- 更新日 : 2026年4月22日
重要性の原則とは?金額での判断基準や適用例についてもご紹介
本記事では、企業会計の基本的なルールのひとつ「重要性の原則」について、具体的に解説します。重要性の原則とは、重要性の乏しいものに関する例外的な会計処理を認める規定です。重要性の原則によって会計処理をすることは税務上も認められており、法人税にも影響します。経理や会計担当者なら知っておきたい知識ですので、最後まで目を通してみてください。
目次
重要性の原則とは
重要性の原則は企業会計原則注解に次のように規定されています。
[注1] 重要性の原則の適用について
企業会計は、定められた会計処理の方法に従って正確な計算を行うべきものであるが、企業会計が目的とするところは、企業の財務内容を明らかにし、企業の状況に関する利害関係者の判断を誤らせないようにすることにあるから、重要性の乏しいものについては、本来の厳密な会計処理によらないで他の簡便な方法によることも正規の簿記の原則に従った処理として認められる。
引用:新版 会計法規集 第10版(中央出版社)
重要性の原則とは、企業会計の基本的なルールである「企業会計原則」の一部です。重要性の原則は、企業会計原則の軸となる一般原則には含まれていません。重要性の原則が言及されているのは、一般原則に準ずる位置づけの「企業会計原則注解」の部分です。あくまでも一般原則を補足する役割の記述であることが特徴といえます。
重要性の原則の意義・内容
重要性の原則に記されていることの意味をまとめると、おおむね以下の内容です。
- 会計上の重要性に乏しい軽微なものは、本来の厳密な会計処理ではなく簡便に処理してかまわない。
- 重要性の低い取引に関して簡便な会計処理を行っても、それは正規の簿記の原則に違反したものとはならない。

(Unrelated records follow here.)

File: src/hdl/fractal_pkg.sv
// Fractal pixel generator shared definitions
// Q8.24 number format, raster size and the structs passed between blocks

package fractal_pkg;

    ////////////////////////////////////////////////////////////////////
    // Fixed point and iteration
    ////////////////////////////////////////////////////////////////////
    localparam int INTEGER_BITS    = 8;
    localparam int FRACTIONAL_BITS = 24;
    localparam int COORD_WIDTH     = INTEGER_BITS + FRACTIONAL_BITS;
    localparam int ITER_WIDTH      = 16;

    typedef logic signed [COORD_WIDTH-1:0] coord_t;
    typedef logic [ITER_WIDTH-1:0]         iter_t;

    localparam coord_t ESCAPE_LIMIT = coord_t'(4 << FRACTIONAL_BITS); // 4.0

    ////////////////////////////////////////////////////////////////////
    // Raster and stream
    ////////////////////////////////////////////////////////////////////
    localparam int FRAME_WIDTH  = 64;
    localparam int FRAME_HEIGHT = 48;
    localparam int X_WIDTH      = $clog2(FRAME_WIDTH);
    localparam int Y_WIDTH      = $clog2(FRAME_HEIGHT);

    localparam int PIXEL_BITS   = 24;
    localparam int STREAM_WIDTH = 32;
    localparam int FIFO_DEPTH   = 4;

    // Sampled at every frame start
    typedef struct packed {
        coord_t start_x;
        coord_t start_y;
        coord_t step;
        iter_t  max_iter;
        logic   julia;      // 0 Mandelbrot, 1 Julia
        coord_t cx;
        coord_t cy;
    } fractal_cfg_t;

    typedef struct packed {
        coord_t zx;
        coord_t zy;
        logic   sof;
        logic   eol;
    } pixel_job_t;

    typedef struct packed {
        iter_t iter;
        logic  sof;
        logic  eol;
    } pixel_result_t;

endpackage
File: src/hdl/pixel_fifo.sv
// Finished pixel buffer
// Circular FIFO between the iteration core and the stream packer

`timescale 1ns/100ps

module pixel_fifo (
    input  logic                        out_stream_aclk,
    input  logic                        axi_resetn,
    input  logic                        wr_i,
    input  fractal_pkg::pixel_result_t  wr_data_i,
    input  logic                        rd_i,
    output fractal_pkg::pixel_result_t  rd_data_o,
    output logic                        full_o,
    output logic                        empty_o
);

    import fractal_pkg::*;

    pixel_result_t mem [FIFO_DEPTH];

    logic [$clog2(FIFO_DEPTH)-1:0]   wr_ptr, rd_ptr;
    logic [$clog2(FIFO_DEPTH+1)-1:0] count;
    logic                            do_rd;

    assign do_rd = rd_i && !empty_o;

    always_ff @(posedge out_stream_aclk) begin
        if (wr_i) begin
            mem[wr_ptr] <= wr_data_i;
        end
    end

    always_ff @(posedge out_stream_aclk) begin
        if (!axi_resetn) begin
            wr_ptr <= '0;
            rd_ptr <= '0;
            count  <= '0;
        end else begin
            if (wr_i) wr_ptr <= wr_ptr + 1'b1;
            if (do_rd) rd_ptr <= rd_ptr + 1'b1;
            case ({wr_i, do_rd})
                2'b10:   count <= count + 1'b1;
                2'b01:   count <= count - 1'b1;
                default: count <= count;
            endcase
        end
    end

    assign rd_data_o = mem[rd_ptr];  // head entry, valid while not empty
    assign full_o    = (count == FIFO_DEPTH);
    assign empty_o   = (count == '0);

endmodule

File: config.mk
export PLATFORM = sky130hd
export DESIGN_NAME = pixel_fifo
export DESIGN_NICKNAME = d
export VERILOG_FILES = /design/src/hdl/fractal_pkg.sv /design/src/hdl/pixel_fifo.sv
export SDC_FILE = /design/constraint.sdc
export NUM_CORES = 1
export LEC_CHECK = 0
export ABC_CLOCK_PERIOD_IN_PS = 3400
export BUFFER_PORTS_ARGS = -buffer_cell sky130_fd_sc_hd__buf_2
export CELL_PAD_IN_SITES_DETAIL_PLACEMENT = 1
export CELL_PAD_IN_SITES_GLOBAL_PLACEMENT = 1
export CORE_MARGIN = 2
export CORE_UTILIZATION = 40
export CTS_BUF_LIST = sky130_fd_sc_hd__clkbuf_4 sky130_fd_sc_hd__clkbuf_8
export CTS_CLUSTER_SIZE = 30
export DETAILED_ROUTE_END_ITERATION = 10
export GPL_TIMING_DRIVEN = 1
export PLACE_DENSITY = 0.74
export REMOVE_ABC_BUFFERS = 1
export SYNTH_ARGS = -nofsm -noshare
export SYNTH_HDL_FRONTEND = slang
export SYNTH_SLANG_ARGS = --single-unit
File: constraint.sdc
create_clock -name out_stream_aclk -period 3.4 [get_ports out_stream_aclk]
set_clock_uncertainty 0.05 [all_clocks]
set_input_delay 0.17 -clock out_stream_aclk [delete_from_list [all_inputs] [get_ports out_stream_aclk]]
set_output_delay 0.17 -clock out_stream_aclk [all_outputs]
set_load 0.05 [all_outputs]
# Word-level counts from Yosys, hierarchy flattened
# Memories as Yosys holds them, arrays and structs flattened. A register that Yosys moved wholly into a read port is not among the register bits.
# Cells that the tools add are included.
classes:
  n_reduce_logical: 4
  n_mux: 5
  add_sub_neg: 4
  n_eq_ne: 3
op_table:
  columns: ["op", "count"]
  rows:
  - ["$pmux W3 S2", 1]
  - ["$add A2 B1 Y2 const B", 2]
  - ["$mux W2", 2]
  - ["$add A3 B1 Y3 const B", 1]
  - ["$eq A3 B3 Y1 const B", 1]
  - ["$logic_not A3 Y1", 1]
  - ["$sub A3 B1 Y3 const B", 1]
  - ["$eq A2 B1 Y1 const B", 1]
  - ["$eq A2 B2 Y1 const B", 1]
  - ["$mux W1", 2]
  - ["$reduce_bool A2 Y1", 1]
  - ["$logic_and A1 B1 Y1", 1]
  - ["$logic_not A1 Y1", 1]
word_totals:
  elab_cells: 20
  mem_bits_rw: 72
  mem_count: 1
  output_inout_bits: 20
  in_bits: 22
  regBits: 7
memory_table:
  columns: ["name", "depth", "width", "rd", "rd_ports_with_merged_regs", "write_ports", "line", "rtl"]
  rows:
  - ["mem", 4, 18, 1, 1, 1, "pixel_fifo.sv:19", "pixel_result_t mem [FIFO_DEPTH];"]

# Depth between registers and ports, before layout
logic_depth:
  ltp_word: 5
  mapped_depth: 8
  mapped_depth_nobuf: 8

# Worst setup path before layout
# OpenSTA, ideal clock, no wires.
synth_path:
  kind: "reg-to-reg"
  start: "register count[1]"
  end: "register count[2]"
  t_arrival_ns: 2.189
  slack_ns: 1.085
  stages_incl_launch_ff: 9
  setup_time_ns: 0.076
  period_less_slack_ns: 2.315
  n_path_buf: 0
  required_ns: 3.274
  cell_sequence: "dfxtp_1 nor3_2 nor2b_1 ha_1 inv_1 fa_1 xor2_1 or3_1 a21boi_0"
synth_via:
  elab_chain_cells: 5
  word_cells_on_any_way: 9
  cone_classes: "add/sub: 2; eq/ne: 2; mux: 1; reduce/logical: 4"
synth_lines:
  columns: ["item", "line", "rtl"]
  rows:
  - ["start: declaration", "pixel_fifo.sv:22", "logic [$clog2(FIFO_DEPTH+1)-1:0] count;"]
  - ["start signal: assignment", "pixel_fifo.sv:42", "2'b10: count <= count + 1'b1;"]
  - ["start signal: assignment", "pixel_fifo.sv:43", "2'b01: count <= count - 1'b1;"]
  - ["start signal: assignment", "pixel_fifo.sv:44", "default: count <= count;"]
  - ["$logic_not A3 Y1 (*)", "pixel_fifo.sv:51", "assign empty_o = (count == '0);"]
  - ["via empty_o", "pixel_fifo.sv:14", "output logic empty_o"]
  - ["$logic_not A1 Y1 (*)", "pixel_fifo.sv:25", "assign do_rd = rd_i && !empty_o;"]
  - ["$logic_and A1 B1 Y1 (*)", "pixel_fifo.sv:25", null]
  - ["via do_rd", "pixel_fifo.sv:23", "logic do_rd;"]
  - ["$eq A2 B1 Y1 or $eq A2 B2 Y1 (tied branches)", "pixel_fifo.sv:41", "case ({wr_i, do_rd})"]
  - ["$pmux W3 S2 or $reduce_bool A2 Y1 (tied branches)", null, null]
# Mark *: on every way through the listed nets, which the timed path passes. The rest lies on a longest branch.
# A chain may end at the register's enable or synchronous reset.

==> impl_metrics.env <==
export IMPL_status="finished, final reports clean"
export IMPL_htreeDepth=3
export IMPL_p_int_mw=1.76
export IMPL_final_core_util_pct=49.7
export IMPL_synth_edf_count=72
export IMPL_fin_nets=237
export IMPL_whs_ns=0.0162
export IMPL_yosys_register_bits=81
export IMPL_synth_compound_area_share_pct=1.29
export IMPL_reg2reg_from="count[0]"
export IMPL_synth_common_cells="edfxtp_1, mux4_2, dfxtp_1"
export IMPL_endpoint="rd_data_o[13]"
export IMPL_gp_congestion=0.691
export IMPL_worst_setup_path_type="reg -> out"
export IMPL_p_sw_uw=917
export IMPL_drc=0
export IMPL_synth_area_sq_mm=0.00311
export IMPL_hold_buffers=17
export IMPL_hp_class="in -> reg"
export IMPL_p_comb_share_pct=29.2
export IMPL_p_sw_share_pct=34.2
export IMPL_post_drt_wl_per_cell_microns=17.5
export IMPL_fin_setup_tns_ns=0
export IMPL_rows=32
export IMPL_place_area_sq_mm=0.00341
export IMPL_synth_ff_type="edfxtp_1"
export IMPL_async_reset_ff_share_pct=0
export IMPL_slew_viol_final=0
export IMPL_dieHeight_microns=92.1
export IMPL_max_freq_mhz=477
export IMPL_viasPerCell=4.88
export IMPL_synthMuxAreaShare_pct=14.3
export IMPL_grt_util_all_layers_pct=14.3
export IMPL_stdcell_count=316
export IMPL_postCtsSetupBuffers=0
export IMPL_clkPwrFrac_pct=26.1
export IMPL_cp_max_fo=18
export IMPL_areaGrowthSynthToFinish_pct=21.5
export IMPL_clock_sinks=81
export IMPL_firstDrtPassIters=4
export IMPL_insertedDiodeCount=0
export IMPL_cp_end_kind="primary output"
export IMPL_clkTransAtPathRegs_ns=0.08
export IMPL_vias=1542
export IMPL_syn_inst=143
export IMPL_core_area_sq_mm=0.00761
export IMPL_synth_top_area_share_pct=69.6
export IMPL_wl_met2_microns=2940
export IMPL_synth_avg_cell_area_sq_um=21.7
export IMPL_reg2reg_slack_ns=1.37
export IMPL_fin_crit_ns=2.09
export IMPL_grt_pass1_vias=1741
export IMPL_wl_met3_microns=178
export IMPL_start_kind="flip-flop"
export IMPL_yosysTopAreaCell="edfxtp_1"
export IMPL_rsz0062_at_grt="false"
export IMPL_yosysMostFrequentCell="edfxtp_1"
export IMPL_die_area_sq_mm=0.00849
export IMPL_grt_pass1_wl_microns=8960
export IMPL_hold_violations=0
export IMPL_start_util_pct=40.9
export IMPL_fin_area_sq_mm=0.00378
export IMPL_slew_headroom_pct=33.3
export IMPL_p_total_mw=2.68
export IMPL_wl_met1_microns=2370
export IMPL_drv_cap=0
export IMPL_wl_microns=5520
export IMPL_synth_fa_ha_area_share_pct=2.66
export IMPL_cellLeakagePower_nw=1.31
export IMPL_power_share_sequential_pct=44.7
export IMPL_synth_seq_area_share_pct=75.4
export IMPL_antenna_found_initial=0
export IMPL_post_cts_resized=0
export IMPL_clk_path_buf_depth=2
export IMPL_yosysUniqueCellTypes=22
export IMPL_synth_top_family_by_area="multiplexers"
export IMPL_pwr_density_cell_mw_per_mm2=710
export IMPL_ir_worst_vdd_uv=532
export IMPL_ant_nets=0
export IMPL_port_buffers=41
export IMPL_cts_root_buf="clkbuf_8"
export IMPL_placed_cells=283
export IMPL_worst_pin_slew_ns=1.00
export IMPL_die_w_microns=92.1
export IMPL_cts_tree="yes"
export IMPL_cts_buffers=9
export IMPL_hp_start="wr_data_i[9]"
export IMPL_synthSimpleGateAreaFrac_pct=3.46
export IMPL_grt_ovfl_total=0
export IMPL_layout_drive_gt1_share_pct=32.2
export IMPL_hpwl_microns=3470
export IMPL_synth_area_top_cells="edfxtp_1, mux4_2, mux4_1, dfxtp_1, ha_1"
export IMPL_ios=42
export IMPL_required_ns=3.18
export IMPL_period_share_pct=61.6
export IMPL_dp_slack_ns=1.40
export IMPL_synth_xor_area_share_pct=0.845
export IMPL_worst_slack_ns=1.31
export IMPL_regToRegEndpoint="count[2]"
export IMPL_finalSetupViolations=0
export IMPL_drt_iter0_markers=122
export IMPL_cp_arrival_ns=1.87
export IMPL_clk_latency_ns=0.33
export IMPL_highest_layer="met4"
export IMPL_synth_warnings=0
export IMPL_r2r_cells=8
export IMPL_grt_max_degree=19
worst max-delay path: stages (launching register included):
cell and delay (ns):
dfxtp_1 0.87, mux4_1 0.43, buf_2 0.24
state kept, by name, indices dropped and copies added, names as in the netlist, named ones only:
name    flops
count       3
mem        72
rd_ptr      2
wr_ptr      2
worst min-delay path by stage:
stage                       endpoint  slack (ns)  cells after the start
after CTS                  mem[2][9]        0.01                      1
after detailed placement  mem[0][13]        0.34                      1
final                      mem[2][9]        0.02                      1
after floorplan            mem[0][0]        0.22                      0
after global routing       mem[2][9]       0.005                      1
after global placement    mem[1][12]        0.34                      1
layout by cell type (no fill, tap or decap), types with 3 or more instances in the layout:
cell and n:
nand2_1 3, and2_1 7, clkbuf_8 9, mux4_2 10
buf_2 41, dfxtp_1 9, dlygate4sd3_1 17, mux4_1 8
ha_1 5, edfxtp_1 72, inv_6 3, o21ai_0 5
inv_1 6
layout make-up:
type                       instances  area [sq um]
clock buffer                       9           124
clock inverter                     7          76.3
fill                             721          3830
inverter                           6          22.5
multi-input combinational         52           702
sequential                        81          2340
tap                              102           128
timing repair buffer              59           383
cells by family (layout without fill, tap and decap cells):
| group | count (synthesis) | after routing |
|---|---|---|
| DFF | 81 | 81 |
| muxes | 19 | 19 |
| and+or+nand+nor | 17 | 17 |
| buffers and inverters | 10 | 81 |
| AOI/OAI and AO/OA | 7 | 7 |
| adders and majority gates | 6 | 6 |
| xor gates and xnor gates | 3 | 3 |
power by group through the flow:
stage	Clock (mW)	Combinational, mW	Sequential (mW)
after global routing	0.769	0.837	1.21
final	0.701	0.782	1.20
after global placement	0	0.761	1.22
after CTS	0.723	0.794	1.20
after floorplan	0	0.569	1.24
after detailed placement	0	0.777	1.22
layer usage:
layer / vias to the layer above / global-route usage (%)
li1: 709 / -
met3: 5 / 3.86
met1: 795 / 17.6
met4: 0 / 4.48
met2: 33 / 24.7
met5: - / 0
Power figures use the tool's default switching activity.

つまり、重要性が低く全体に与える影響が少ないものは、原則通りでなくても簡易的な会計処理を行ってよいということが記されています。
重要性の原則の位置づけ
重要性の原則は、「企業会計原則の一般原則」に位置づけられていると思われがちです。しかし、実際に重要性の原則について記載されているのは「企業会計原則注解」の部分となります。
企業会計原則の一般原則では、原則的な会計処理のルールについて説明されています。しかし、原則はあくまでも原則であり、実務上例外は発生するものです。企業会計原則注解は、例外処理を認めるための根拠としてしばしば引用されます。
重要性の原則によって、全体に影響を与えるような重要な内容でなければ、簡便な会計処理が可能になっています。重要性の原則が会計事務の円滑化に大きく寄与しているというわけです。
企業会計原則の一般原則の例外
企業会計原則とは、1949年に旧大蔵省(現金融庁)によって発表された企業会計の原則のことです。それまで会計において慣習的に守られてきたルールが、改めて明文化される形で規定されたものがこの原則です。
一般原則に記されている内容は、今日のコンプライアンス遵守で求められる内容とも近しいものです。そのため、あえて言及される機会が少なく「企業会計原則というものを初めて知った」という人も多いかもしれません。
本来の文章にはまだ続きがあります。